Friends have been my Greatest Asset!Apr 17, 2019 09:24 AM
It's been a slow progressing growth. This is a good thing as I still have a day job and wouldn't be able to handle a massive influx of clients, but 6 months into this being a full business, I've learned something extremely valuable.
Your best clients and promoters are the ones you've been establishing a relationship with for a while.
I've had a handful of coaching clients. Many coaching leads. I've also done some marketing services and some editing for folks as well.
100% of my clients are either someone I know and interact with on a regular basis or they were recommended by the aforementioned person.
While I have received many leads and people promising to check out my services and get back to me.
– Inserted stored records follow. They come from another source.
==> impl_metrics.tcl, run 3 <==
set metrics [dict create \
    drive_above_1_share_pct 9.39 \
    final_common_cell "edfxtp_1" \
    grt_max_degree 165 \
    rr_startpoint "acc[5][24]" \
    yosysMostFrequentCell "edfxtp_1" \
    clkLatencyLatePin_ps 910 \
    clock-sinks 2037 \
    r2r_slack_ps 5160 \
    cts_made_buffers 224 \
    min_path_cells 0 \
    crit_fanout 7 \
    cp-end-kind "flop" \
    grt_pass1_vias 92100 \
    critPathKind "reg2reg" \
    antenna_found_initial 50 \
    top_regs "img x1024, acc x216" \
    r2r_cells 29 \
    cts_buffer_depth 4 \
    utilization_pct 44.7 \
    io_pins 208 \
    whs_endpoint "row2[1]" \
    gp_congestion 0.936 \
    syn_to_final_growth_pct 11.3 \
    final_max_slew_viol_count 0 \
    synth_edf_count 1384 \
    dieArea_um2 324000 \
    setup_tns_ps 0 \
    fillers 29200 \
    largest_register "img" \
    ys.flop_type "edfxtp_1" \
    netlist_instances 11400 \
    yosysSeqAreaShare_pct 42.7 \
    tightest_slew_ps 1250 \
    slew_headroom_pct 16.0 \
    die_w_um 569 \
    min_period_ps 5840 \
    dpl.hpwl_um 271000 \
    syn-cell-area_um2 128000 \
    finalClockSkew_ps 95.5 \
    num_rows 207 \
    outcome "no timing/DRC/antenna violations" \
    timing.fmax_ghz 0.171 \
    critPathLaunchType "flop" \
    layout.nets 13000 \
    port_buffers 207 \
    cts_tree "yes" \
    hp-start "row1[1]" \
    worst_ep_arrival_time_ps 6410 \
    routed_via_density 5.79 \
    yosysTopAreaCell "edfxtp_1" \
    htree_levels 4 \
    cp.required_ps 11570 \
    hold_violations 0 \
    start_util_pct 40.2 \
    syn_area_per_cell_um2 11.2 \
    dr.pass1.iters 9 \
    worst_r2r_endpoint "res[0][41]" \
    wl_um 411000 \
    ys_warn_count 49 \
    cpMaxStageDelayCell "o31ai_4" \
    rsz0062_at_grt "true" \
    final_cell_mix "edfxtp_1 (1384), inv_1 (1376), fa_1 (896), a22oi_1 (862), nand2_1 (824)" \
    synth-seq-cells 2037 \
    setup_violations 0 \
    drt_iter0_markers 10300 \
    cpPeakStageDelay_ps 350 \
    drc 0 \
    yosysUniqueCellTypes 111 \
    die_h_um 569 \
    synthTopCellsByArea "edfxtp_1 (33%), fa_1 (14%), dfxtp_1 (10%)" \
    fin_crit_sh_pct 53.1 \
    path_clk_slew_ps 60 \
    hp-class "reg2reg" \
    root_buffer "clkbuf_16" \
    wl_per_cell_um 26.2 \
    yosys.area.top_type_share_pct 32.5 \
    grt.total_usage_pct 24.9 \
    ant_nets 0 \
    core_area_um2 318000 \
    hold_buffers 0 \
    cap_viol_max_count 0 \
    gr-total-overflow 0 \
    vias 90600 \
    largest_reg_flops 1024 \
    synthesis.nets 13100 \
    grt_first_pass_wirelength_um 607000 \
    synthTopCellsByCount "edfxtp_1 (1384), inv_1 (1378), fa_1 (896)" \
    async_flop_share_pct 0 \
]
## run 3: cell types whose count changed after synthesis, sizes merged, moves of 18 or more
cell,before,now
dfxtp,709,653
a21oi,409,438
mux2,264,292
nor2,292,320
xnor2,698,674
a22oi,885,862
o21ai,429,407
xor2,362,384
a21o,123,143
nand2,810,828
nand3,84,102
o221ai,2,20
This seems to only happen when there is a relationship that has already been established.
I know I'm not telling you anything innovative here but I didn't realize the value of relationship building when it comes to finding clients.
Ways to do this
1. Establish yourself as a Professional in the field and Connect with other professionals.
photo credit #wocintechchat
One of the biggest networks that I have been able to tap into is working with other developers that have podcasts. We have a slack workspace that we all hang out in. It started out as just a handful of us but now there are over 50 people in there.
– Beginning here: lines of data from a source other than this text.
Source: an optimization exercise on an open RTL-to-GDS flow (aim: small area, a short achievable clock period and few clock cycles per item). Production flows keep margins and buffers that such runs may drop. RTL that was checked went through simulation tests only; none was proved equivalent to the original. Function not checked in runs 3 to 5: the RTL went through the layout flow alone. Power figures rest on the tool's default switching activity, not on a simulated workload.

## flow/run.sh

```bash
#!/bin/bash
# synth_recipe.tcl (not shown) runs the flow's synth.tcl, then flattens the netlist and writes it again
# the make line also repeats each setting of config.mk as NAME=value (left out here)
make -C /OpenROAD-flow-scripts/flow DESIGN_CONFIG=/design/flow/config.mk WORK_HOME=/design/flow/orfs CLKGATE_MAP_FILE= SYNTH_SCRIPT=/design/flow/synth_recipe.tcl finish
```

## flow/config.mk

```make
export PLATFORM = sky130hd
export DESIGN_NAME = sonar_range_proximity_blinker_unit
export DESIGN_NICKNAME = sonar_range_proximity_blinker_unit
export VERILOG_FILES = /design/flow/design.v
export SDC_FILE = /design/flow/constraint.sdc
export NUM_CORES = 4
export LEC_CHECK = 0
export ABC_CLOCK_PERIOD_IN_PS = 2400
export CAP_MARGIN = 20
export CORE_MARGIN = 2
export CORE_UTILIZATION = 40
export SETUP_SLACK_MARGIN = 4.6
export SLEW_MARGIN = 20
```

## flow/constraint.sdc

```tcl
create_clock -name core_clock -period 7.0 [get_ports {clk}]
set_input_delay 1.4000 -clock core_clock [delete_from_list [all_inputs] [get_ports {clk}]]
set_output_delay 1.4000 -clock core_clock [all_outputs]
set_load 0.01 [all_outputs]
```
Each of them have their own reach and their own network. I've had them refer some of their audience to me when they are looking for a coaching client.
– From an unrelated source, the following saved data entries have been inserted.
Background: an optimization exercise with open tools, aiming at small area. Do not read the settings as production practice.
Only simulation tests tie the RTL to the original design; equivalence was not proved.
No activity file was given, so power comes from the tool's default toggle rates.

==> run a: inputs <==
// rs485_line_receiver_select_top
module rs485_line_receiver_select_top
(
  input  logic        clk_i,
  input  logic        rst_ni,
  input  logic        cfg_we_i,
  input  logic [0:0]  cfg_index_i,
  input  logic [63:0] cfg_data_i,
  input  logic        in_valid_i,
  output logic        in_ready_o,
  input  rlrs_pkg::in_word_t    in_word_i,
  output logic        out_valid_o,
  input  logic        out_ready_i,
  output rlrs_pkg::out_word_t   out_word_o
);
==> module rs485_line_receiver_select_top, before the edit <==
module rs485_line_receiver_select_top
(
  input  logic        clk_i,
  input  logic        rst_ni,
  input  logic        cfg_we_i,
  input  logic [0:0]  cfg_index_i,
  input  logic [63:0] cfg_data_i,
  input  logic        in_valid_i,
  output logic        in_ready_o,
  input  rlrs_pkg::in_word_t    in_word_i,
  output logic        out_valid_o,
  input  logic        out_ready_i,
  output rlrs_pkg::out_word_t   out_word_o
);
  localparam int unsigned NSTORE = rlrs_pkg::LINE_DEPTH - 1;
  logic [63:0]        unit_ident_q;
  logic               ident_set_q;
  logic [3:0]         n_chars_q;
  logic               held_q, disc_q;
  logic [rlrs_pkg::LINE_AW-1:0] wp_q, wp_d;
  logic [7:0]         rdata_q, rdata_d;
  logic               toff_q, toff_d;
  logic               out_valid_q;
  logic [7:0]         line_mem_q [NSTORE];
  logic               held_d, disc_d;
  logic               accept;
  logic               eol;
  logic               wr;
  logic               toff;
  logic [NSTORE-1:0]  sel;
  logic [7:0]         rd_data;
  logic [8*rlrs_pkg::PREFIX_LEN-1:0] prefix;
  logic [8*rlrs_pkg::TEXT_LEN-1:0]   text;
  assign accept     = in_valid_i && in_ready_o;
  assign in_ready_o = !out_valid_q || out_ready_i;
  assign eol        = (in_word_i.byte_value == rlrs_pkg::CHAR_LF) || (in_word_i.byte_value == rlrs_pkg::CHAR_CR);
  always_comb begin
    for (int k = 0; k < rlrs_pkg::PREFIX_LEN; k++) prefix[8*k +: 8] = line_mem_q[k];
    for (int k = 0; k < rlrs_pkg::TEXT_LEN; k++)   text[8*k +: 8]   = line_mem_q[rlrs_pkg::PREFIX_LEN + k];
  end
  rlrs_select_cmp u_sel (
    .prefix_i     (prefix),
    .text_i       (text),
    .len_i        (wp_q),
    .unit_ident_i (unit_ident_q),
    .n_chars_i    (ident_set_q ? n_chars_q : 4'd0),
    .other_o      (toff)
  );
  always_comb begin
    held_d = held_q;
    disc_d = disc_q;
    wp_d   = wp_q;
    wr     = 1'b0;
    toff_d = 1'b0;
    rdata_d = 8'h00;
    case (in_word_i.operation)
      rlrs_pkg::OP_BYTE: begin
        if (disc_q) begin
          if (eol) begin
            disc_d = 1'b0;
            wp_d   = '0;
          end
        end else if (!held_q) begin
          if (eol) begin
            held_d = 1'b1;
            toff_d = toff;
          end else begin
            wr = 1'b1;
            if (wp_q == '1) begin
              disc_d = 1'b1;
              wp_d   = '0;
            end else begin
              wp_d = wp_q + 1'b1;
            end
          end
        end
      end
      rlrs_pkg::OP_ACK: begin
        held_d = 1'b0;
        disc_d = 1'b0;
        wp_d   = '0;
      end
      rlrs_pkg::OP_READ: begin
        if (held_q && in_word_i.read_index < wp_q) begin
          rdata_d = rd_data;
        end
      end
      default: ;
    endcase
  end
  always_ff @(posedge clk_i or negedge rst_ni) begin
    if (!rst_ni) begin
      ident_set_q <= 1'b0;
      n_chars_q   <= '0;
    end else if (cfg_we_i) begin
      case (cfg_index_i)
        rlrs_pkg::CFG_UNIT_IDENT: ident_set_q <= 1'b1;
        rlrs_pkg::CFG_IDENT_LEN:  n_chars_q   <= cfg_data_i[3] ? 4'd8 : {1'b0, cfg_data_i[2:0]};
        default: ;
      endcase
    end
  end
  always_ff @(posedge clk_i) begin
    if (cfg_we_i && cfg_index_i == rlrs_pkg::CFG_UNIT_IDENT) begin
      unit_ident_q <= cfg_data_i;
    end
  end
  always_ff @(posedge clk_i or negedge rst_ni) begin
    if (!rst_ni) begin
      held_q      <= 1'b0;
      disc_q      <= 1'b0;
      wp_q        <= '0;
      out_valid_q <= 1'b0;
    end else begin
      if (accept) begin
        held_q      <= held_d;
        disc_q      <= disc_d;
        wp_q        <= wp_d;
        out_valid_q <= 1'b1;
      end else if (out_ready_i) begin
        out_valid_q <= 1'b0;
      end
    end
  end
  always_ff @(posedge clk_i) begin
    if (accept) begin
      rdata_q <= rdata_d;
      toff_q <= toff_d;
    end
  end
  always_comb begin
    for (int i = 0; i < NSTORE; i++) sel[i] = (wp_q == rlrs_pkg::LINE_AW'(i));
  end
  always_ff @(posedge clk_i) begin
    for (int i = 0; i < NSTORE; i++) begin
      if (accept && wr && sel[i]) line_mem_q[i] <= in_word_i.byte_value;
    end
  end
  logic [7:0] rd_tab [rlrs_pkg::LINE_DEPTH];
  always_comb begin
    for (int i = 0; i < NSTORE; i++) rd_tab[i] = line_mem_q[i];
    rd_tab[NSTORE] = 8'h00;
  end
  assign rd_data = rd_tab[in_word_i.read_index];
  always_comb begin
    out_word_o.line_ready   = held_q;
    out_word_o.line_length  = held_q ? wp_q : '0;
    out_word_o.transmit_off = toff_q;
    out_word_o.discarding   = disc_q;
    out_word_o.read_data    = rdata_q;
  end
  assign out_valid_o = out_valid_q;
endmodule
Settings: LEC_CHECK=0, CAP_MARGIN=0, CORE_MARGIN=2, CORE_UTILIZATION=40, CTS_CLUSTER_DIAMETER=80, CTS_CLUSTER_SIZE=25, GPL_TIMING_DRIVEN=0, SLEW_MARGIN=0; clock period 5.0 ns.
run.sh (not shown) runs the stock make flow with config.mk's settings and CLKGATE_MAP_FILE= SYNTH_SCRIPT=/design/flow/synth_recipe.tcl, a recipe that flattens the netlist after the stock synthesis.
==> inputs of run b, as changes to run a <==
--- a/flow/design.v
+++ b/flow/design.v
@@ -35,51 +35,46 @@
   } out_word_t;
   typedef struct packed {
     logic                  prefix_ok;
     logic [LINE_AW-1:0]    length;
     logic [TEXT_LEN*8-1:0] text;
   } sel_line_t;
 endpackage
-module rlrs_select_cmp
-(
-  input  logic [8*rlrs_pkg::PREFIX_LEN-1:0] prefix_i,
-  input  logic [8*rlrs_pkg::TEXT_LEN-1:0]   text_i,
-  input  logic [rlrs_pkg::LINE_AW-1:0]      len_i,
-  input  logic [63:0] unit_ident_i,
-  input  logic [3:0]  n_chars_i,
-  output logic        other_o
-);
-  logic       go;
-  logic       res;
-  logic       tin, iin;
-  logic [7:0] tc, ic;
-  always_comb begin
-    go  = 1'b1;
-    res = 1'b0;
-    for (int k = 0; k < rlrs_pkg::TEXT_LEN; k++) begin
-      tin = rlrs_pkg::LINE_AW'(rlrs_pkg::PREFIX_LEN + k) < len_i;
-      iin = (k < rlrs_pkg::IDENT_MAX) && (4'(k) < n_chars_i);
-      tc  = text_i[8*k +: 8];
-      ic  = unit_ident_i[8*(k % rlrs_pkg::IDENT_MAX) +: 8];
-      if (go) begin
-        if (tin && iin) begin
-          if (tc != ic)          begin res = 1'b1; go = 1'b0; end
-          else if (tc == 8'h00)  begin res = 1'b0; go = 1'b0; end
-        end else if (tin) begin
-          res = (tc != 8'h00); go = 1'b0;
-        end else if (iin) begin
-          res = (ic != 8'h00); go = 1'b0;
-        end else begin
-          res = 1'b0; go = 1'b0;
-        end
-      end
-    end
-    other_o = (len_i >= rlrs_pkg::LINE_AW'(rlrs_pkg::PREFIX_LEN)) &&
-              (prefix_i == rlrs_pkg::SEL_PREFIX) && res;
-  end
+module rlrs_tcell
+(
+  input  logic q_i,
+  input  logic we_i,
+  input  logic we_ni,
+  input  logic x_i,
+  output logic d_o
+);
+  assign d_o = ~((q_i | we_i) & (x_i | we_ni));
+endmodule
+module rlrs_rsel3
+(
+  input  logic [2:0] s_i,
+  input  logic [2:0] d_i,
+  output logic       y_no
+);
+  assign y_no = ~((s_i[0] & d_i[0]) | (s_i[1] & d_i[1]) | (s_i[2] & d_i[2]));
+endmodule
+module rlrs_eq8
+(
+  input  logic [7:0] a_i,
+  input  logic [7:0] b_i,
+  output logic       eq_o
+);
+  assign eq_o = (a_i == b_i);
+endmodule
+module rlrs_z8
+(
+  input  logic [7:0] a_i,
+  output logic       z_o
+);
+  assign z_o = (a_i == 8'h00);
 endmodule
 module rs485_line_receiver_select_top
 (
   input  logic        clk_i,
   input  logic        rst_ni,
   input  logic        cfg_we_i,
   input  logic [0:0]  cfg_index_i,
@@ -96,15 +91,19 @@
   logic               ident_set_q;
   logic [3:0]         n_chars_q;
   logic               held_q, disc_q;
   logic [rlrs_pkg::LINE_AW-1:0] wp_q, wp_d;
   logic [7:0]         rdata_q, rdata_d;
   logic               toff_q, toff_d;
   logic               out_valid_q;
-  logic [7:0]         line_mem_q [NSTORE];
+  localparam int unsigned NPLAIN = 16;
+  logic [7:0]         line_mem_q [NPLAIN];
+  logic [8*(NSTORE-NPLAIN)-1:0] line_alt_q;
+  logic               flip_q;
+  logic [7:0]         din_alt;
   logic               held_d, disc_d;
   logic               accept;
   logic               eol;
   logic               wr;
   logic               toff;
   logic [NSTORE-1:0]  sel;
   logic [7:0]         rd_data;
@@ -113,22 +112,42 @@
   assign accept     = in_valid_i && in_ready_o;
   assign in_ready_o = !out_valid_q || out_ready_i;
   assign eol        = (in_word_i.byte_value == rlrs_pkg::CHAR_LF) || (in_word_i.byte_value == rlrs_pkg::CHAR_CR);
   always_comb begin
     for (int k = 0; k < rlrs_pkg::PREFIX_LEN; k++) prefix[8*k +: 8] = line_mem_q[k];
     for (int k = 0; k < rlrs_pkg::TEXT_LEN; k++)   text[8*k +: 8]   = line_mem_q[rlrs_pkg::PREFIX_LEN + k];
   end
-  rlrs_select_cmp u_sel (
-    .prefix_i     (prefix),
-    .text_i       (text),
-    .len_i        (wp_q),
-    .unit_ident_i (unit_ident_q),
-    .n_chars_i    (ident_set_q ? n_chars_q : 4'd0),
-    .other_o      (toff)
-  );
+  logic [3:0] n_chars;
+  logic [8:0] tin, iin, zt, zi, endt, endi, same, run;
+  logic [7:0] eq;
+  assign n_chars = ident_set_q ? n_chars_q : 4'd0;
+  for (genvar k = 0; k < rlrs_pkg::TEXT_LEN; k++) begin : g_cmp
+    rlrs_z8 u_zt (.a_i(text[8*k +: 8]), .z_o(zt[k]));
+    if (k < rlrs_pkg::IDENT_MAX) begin : g_id
+      rlrs_z8  u_zi (.a_i(unit_ident_q[8*k +: 8]), .z_o(zi[k]));
+      rlrs_eq8 u_eq (.a_i(text[8*k +: 8]), .b_i(unit_ident_q[8*k +: 8]), .eq_o(eq[k]));
+    end else begin : g_end
+      assign zi[k] = 1'b1;
+    end
+  end
+  always_comb begin
+    for (int k = 0; k < rlrs_pkg::TEXT_LEN; k++) begin
+      tin[k] = rlrs_pkg::LINE_AW'(rlrs_pkg::PREFIX_LEN + k) < wp_q;
+      iin[k] = (k < rlrs_pkg::IDENT_MAX) && (4'(k) < n_chars);
+    end
+    run[0] = 1'b1;
+    for (int m = 1; m < rlrs_pkg::TEXT_LEN; m++) run[m] = run[m-1] && tin[m-1] && iin[m-1] && eq[m-1] && !zi[m-1];
+    for (int m = 0; m < rlrs_pkg::TEXT_LEN; m++) begin
+      endt[m] = !tin[m] || zt[m];
+      endi[m] = !iin[m] || zi[m];
+      same[m] = run[m] && endt[m] && endi[m];
+    end
+    toff = (wp_q >= rlrs_pkg::LINE_AW'(rlrs_pkg::PREFIX_LEN)) &&
+           (prefix == rlrs_pkg::SEL_PREFIX) && !(|same);
+  end
   always_comb begin
     held_d = held_q;
     disc_d = disc_q;
     wp_d   = wp_q;
     wr     = 1'b0;
     toff_d = 1'b0;
     rdata_d = 8'h00;
@@ -207,24 +226,62 @@
       toff_q <= toff_d;
     end
   end
   always_comb begin
     for (int i = 0; i < NSTORE; i++) sel[i] = (wp_q == rlrs_pkg::LINE_AW'(i));
   end
   always_ff @(posedge clk_i) begin
-    for (int i = 0; i < NSTORE; i++) begin
+    for (int i = 0; i < NPLAIN; i++) begin
       if (accept && wr && sel[i]) line_mem_q[i] <= in_word_i.byte_value;
     end
   end
-  logic [7:0] rd_tab [rlrs_pkg::LINE_DEPTH];
-  always_comb begin
-    for (int i = 0; i < NSTORE; i++) rd_tab[i] = line_mem_q[i];
-    rd_tab[NSTORE] = 8'h00;
-  end
-  assign rd_data = rd_tab[in_word_i.read_index];
+  logic [NSTORE-1:NPLAIN] alt_we, alt_we_n;
+  logic [8*(NSTORE-NPLAIN)-1:0] line_alt_d;
+  assign din_alt = in_word_i.byte_value ^ {8{flip_q}};
+  always_comb begin
+    for (int i = NPLAIN; i < NSTORE; i++) begin
+      alt_we[i]   = accept && wr && sel[i];
+      alt_we_n[i] = !(accept && wr && sel[i]);
+    end
+  end
+  for (genvar i = NPLAIN; i < NSTORE; i++) begin : g_alt
+    for (genvar b = 0; b < 8; b++) begin : g_bit
+      rlrs_tcell u_t (
+        .q_i   (line_alt_q[8*(i-NPLAIN) + b]),
+        .we_i  (alt_we[i]),
+        .we_ni (alt_we_n[i]),
+        .x_i   (din_alt[b]),
+        .d_o   (line_alt_d[8*(i-NPLAIN) + b])
+      );
+    end
+  end
+  always_ff @(posedge clk_i) begin
+    flip_q     <= !flip_q;
+    line_alt_q <= line_alt_d;
+  end
+  logic [NSTORE-1:0]  rsel;
+  logic [7:0]         rd_raw;
+  logic [20:0]        rd_part_n [8];
+  logic [8*NSTORE-1:0] mem_flat;
+  always_comb begin
+    for (int i = 0; i < NSTORE; i++) rsel[i] = (in_word_i.read_index == rlrs_pkg::LINE_AW'(i));
+    for (int i = 0; i < NPLAIN; i++) mem_flat[8*i +: 8] = line_mem_q[i];
+    mem_flat[8*NSTORE-1:8*NPLAIN] = line_alt_q;
+  end
+  for (genvar b = 0; b < 8; b++) begin : g_rbit
+    for (genvar j = 0; j < 21; j++) begin : g_rgrp
+      rlrs_rsel3 u_r (
+        .s_i  (rsel[3*j +: 3]),
+        .d_i  ({mem_flat[8*(3*j+2) + b], mem_flat[8*(3*j+1) + b], mem_flat[8*(3*j) + b]}),
+        .y_no (rd_part_n[b][j])
+      );
+    end
+    assign rd_raw[b] = ~&rd_part_n[b];
+  end
+  assign rd_data = rd_raw ^ {8{flip_q && in_word_i.read_index >= 6'(NPLAIN)}};
   always_comb begin
     out_word_o.line_ready   = held_q;
     out_word_o.line_length  = held_q ? wp_q : '0;
     out_word_o.transmit_off = toff_q;
     out_word_o.discarding   = disc_q;
     out_word_o.read_data    = rdata_q;
   end
==> flow/flow/run.sh (new file) <==
#!/bin/bash
# Own layout flow: the standard steps (standard.sh), with two changes to how
# the layout is made: every input and output port gets a buf_1 cell as its port
# buffer (instead of clkdlybuf4s50_1), and clock tree synthesis runs without
# dummy loads and with larger sink clusters. Each step's full output goes to a
# log file of its own in the work folder; ORFS's own logs stay under orfs/logs/.
set -euo pipefail
bash standard.sh synth > log_synth.txt 2>&1
bash standard.sh floorplan > log_floorplan.txt 2>&1
bash standard.sh place "BUFFER_PORTS_ARGS=-buffer_cell sky130_fd_sc_hd__buf_1" > log_place.txt 2>&1
bash standard.sh cts "CTS_ARGS=-sink_clustering_enable -repair_clock_nets -dont_use_dummy_load -sink_clustering_size 25 -sink_clustering_max_diameter 80" > log_cts.txt 2>&1
bash standard.sh finish > log_finish.txt 2>&1
==> flow/standard.sh (new file) <==
#!/bin/bash
# synth_recipe.tcl (not shown) runs the flow's synth.tcl, then flattens the netlist and writes it again
# the make line also repeats each setting of config.mk as NAME=value (left out here)
make -C /OpenROAD-flow-scripts/flow DESIGN_CONFIG=/design/flow/config.mk WORK_HOME=/design/flow/orfs CLKGATE_MAP_FILE= SYNTH_SCRIPT=/design/flow/synth_recipe.tcl "${@:-finish}"
CAP_MARGIN = 20   (was 0)
CTS_CLUSTER_DIAMETER = default   (was 80)
CTS_CLUSTER_SIZE = default   (was 25)
SLEW_MARGIN = 20   (was 0)
SYNTH_HIERARCHICAL = 1   (was default)
removed: flow/run.sh
==> inputs of run c, as changes to run a <==
==> flow/flow/run.sh (new file) <==
#!/bin/bash
# Own layout flow: the standard steps (standard.sh), with two changes to how
# the layout is made: every input and output port gets a buf_1 cell as its port
# buffer (instead of clkdlybuf4s50_1), and clock tree synthesis runs without
# dummy loads and with larger sink clusters. Each step's full output goes to a
# log file of its own in the work folder; ORFS's own logs stay under orfs/logs/.
set -euo pipefail
bash standard.sh synth > log_synth.txt 2>&1
bash standard.sh floorplan > log_floorplan.txt 2>&1
bash standard.sh place "BUFFER_PORTS_ARGS=-buffer_cell sky130_fd_sc_hd__buf_1" > log_place.txt 2>&1
bash standard.sh cts "CTS_ARGS=-sink_clustering_enable -repair_clock_nets -dont_use_dummy_load -sink_clustering_size 25 -sink_clustering_max_diameter 80" > log_cts.txt 2>&1
bash standard.sh finish > log_finish.txt 2>&1
==> flow/standard.sh (new file) <==
#!/bin/bash
# synth_recipe.tcl (not shown) runs the flow's synth.tcl, then flattens the netlist and writes it again
# the make line also repeats each setting of config.mk as NAME=value (left out here)
make -C /OpenROAD-flow-scripts/flow DESIGN_CONFIG=/design/flow/config.mk WORK_HOME=/design/flow/orfs CLKGATE_MAP_FILE= SYNTH_SCRIPT=/design/flow/synth_recipe.tcl "${@:-finish}"
CAP_MARGIN = 20   (was 0)
CTS_CLUSTER_DIAMETER = default   (was 80)
CTS_CLUSTER_SIZE = default   (was 25)
SLEW_MARGIN = 20   (was 0)
removed: flow/run.sh
==> inputs of run d, as changes to run a <==
--- a/flow/design.v
+++ b/flow/design.v
@@ -93,15 +93,15 @@
 );
   localparam int unsigned NSTORE = rlrs_pkg::LINE_DEPTH - 1;
   logic [63:0]        unit_ident_q;
   logic               ident_set_q;
   logic [3:0]         n_chars_q;
   logic               held_q, disc_q;
   logic [rlrs_pkg::LINE_AW-1:0] wp_q, wp_d;
-  logic [7:0]         rdata_q, rdata_d;
+  logic [rlrs_pkg::LINE_AW-1:0] ridx_q, ridx_d;
   logic               toff_q, toff_d;
   logic               out_valid_q;
   logic [7:0]         line_mem_q [NSTORE];
   logic               held_d, disc_d;
   logic               accept;
   logic               eol;
   logic               wr;
@@ -127,15 +127,15 @@
   );
   always_comb begin
     held_d = held_q;
     disc_d = disc_q;
     wp_d   = wp_q;
     wr     = 1'b0;
     toff_d = 1'b0;
-    rdata_d = 8'h00;
+    ridx_d = '1;
     case (in_word_i.operation)
       rlrs_pkg::OP_BYTE: begin
         if (disc_q) begin
           if (eol) begin
             disc_d = 1'b0;
             wp_d   = '0;
           end
@@ -157,15 +157,15 @@
       rlrs_pkg::OP_ACK: begin
         held_d = 1'b0;
         disc_d = 1'b0;
         wp_d   = '0;
       end
       rlrs_pkg::OP_READ: begin
         if (held_q && in_word_i.read_index < wp_q) begin
-          rdata_d = rd_data;
+          ridx_d = in_word_i.read_index;
         end
       end
       default: ;
     endcase
   end
   always_ff @(posedge clk_i or negedge rst_ni) begin
     if (!rst_ni) begin
@@ -199,15 +199,15 @@
       end else if (out_ready_i) begin
         out_valid_q <= 1'b0;
       end
     end
   end
   always_ff @(posedge clk_i) begin
     if (accept) begin
-      rdata_q <= rdata_d;
+      ridx_q <= ridx_d;
       toff_q <= toff_d;
     end
   end
   always_comb begin
     for (int i = 0; i < NSTORE; i++) sel[i] = (wp_q == rlrs_pkg::LINE_AW'(i));
   end
   always_ff @(posedge clk_i) begin
@@ -216,17 +216,17 @@
     end
   end
   logic [7:0] rd_tab [rlrs_pkg::LINE_DEPTH];
   always_comb begin
     for (int i = 0; i < NSTORE; i++) rd_tab[i] = line_mem_q[i];
     rd_tab[NSTORE] = 8'h00;
   end
-  assign rd_data = rd_tab[in_word_i.read_index];
+  assign rd_data = rd_tab[ridx_q];
   always_comb begin
     out_word_o.line_ready   = held_q;
     out_word_o.line_length  = held_q ? wp_q : '0;
     out_word_o.transmit_off = toff_q;
     out_word_o.discarding   = disc_q;
-    out_word_o.read_data    = rdata_q;
+    out_word_o.read_data    = rd_data;
   end
   assign out_valid_o = out_valid_q;
 endmodule
CAP_MARGIN = 20   (was 0)
CTS_BUF_LIST = sky130_fd_sc_hd__clkbuf_4   (was default)
CTS_CLUSTER_DIAMETER = default   (was 80)
CTS_CLUSTER_SIZE = 30   (was 25)
GPL_TIMING_DRIVEN = default   (was 0)
SLEW_MARGIN = 20   (was 0)
==> notes <==
- Run c went through all stages and came out clean. Run b finished clean. Run d completed and failed the layout checks on setup timing. Run a finished but fails on capacitance limit, slew limit.
- The highest core utilization belongs to run d, the lowest to run b.
- Sequential cell count is the same in run c and run a.
- Register-to-register slack: run a is worse than run d (350 ps).
- Sequential power is about the same in run a and run c.
- Against run c, the non-clock buffer count of run d is higher by 85.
I've also worked with a few of them as an editor when they need help with something.
2. Nurture Strong Relationships with the Noguchi Method
Some relationships are easy to maintain and others are more of a chore. I like to treat my relationships similar to the Noguchi Filing Method.
The Noguchi Filing Method is simple. When you take out a file. Move it to the top of the stack (or front of the line) When you put it back.
I do this in my head. The people that I just interacted with I try to interact with more. Over time you will connect with people that are receptive to maintaining a good relationship with you. Those will be the same people that will recommend you to potential clients or reach out to you if they have a need.
3. Don't be afraid to ask those that you know (nicely)
I got my first client by sending the following message to about 50 of my podcasting friends.
I've been working to bring PIT back at the beginning of 2019 (I have some coding things that need to get done first)
Also, PIT is now a business (officially). Aside from the podcast, I am doing content creation, coaching, and "unicorn" services.
I was inspired by Kathy Campbell. My goal is to just help people where I can.
Here is a list of the services I provide.
My skills include: - social media - recording videos and screencasts - podcast editing and recording - community management - newsletter publishing
Do you have any ideas how I may be of any help?
Also if you know of anyone that I could help out with those things or individual or group productivity coaching, I would love an introduction.
Everyone that I sent this to kindly replied that they either couldn't help me, or they would keep an eye and ear out.
I didn't get upset I just said okay and continued to maintain a good relationship with them.
One person did have a need and to this day they have been my most consistent and biggest client. They've lead me to many other leads and clients that I've received over time.
The other thing about doing this that has been great is that now when I send out a message about some service I'm offering, it is that group of people that often like and repost that message to their audience.
None of these things are all that time intensive and none of them leave you with this grimy feeling as if you are peddling to your friends. Your "inner-circle" doesn't want to see you fail. In fact, they will be your biggest fan. It's up to you to nurture those relationships and make sure that you let them know of ways that they can help.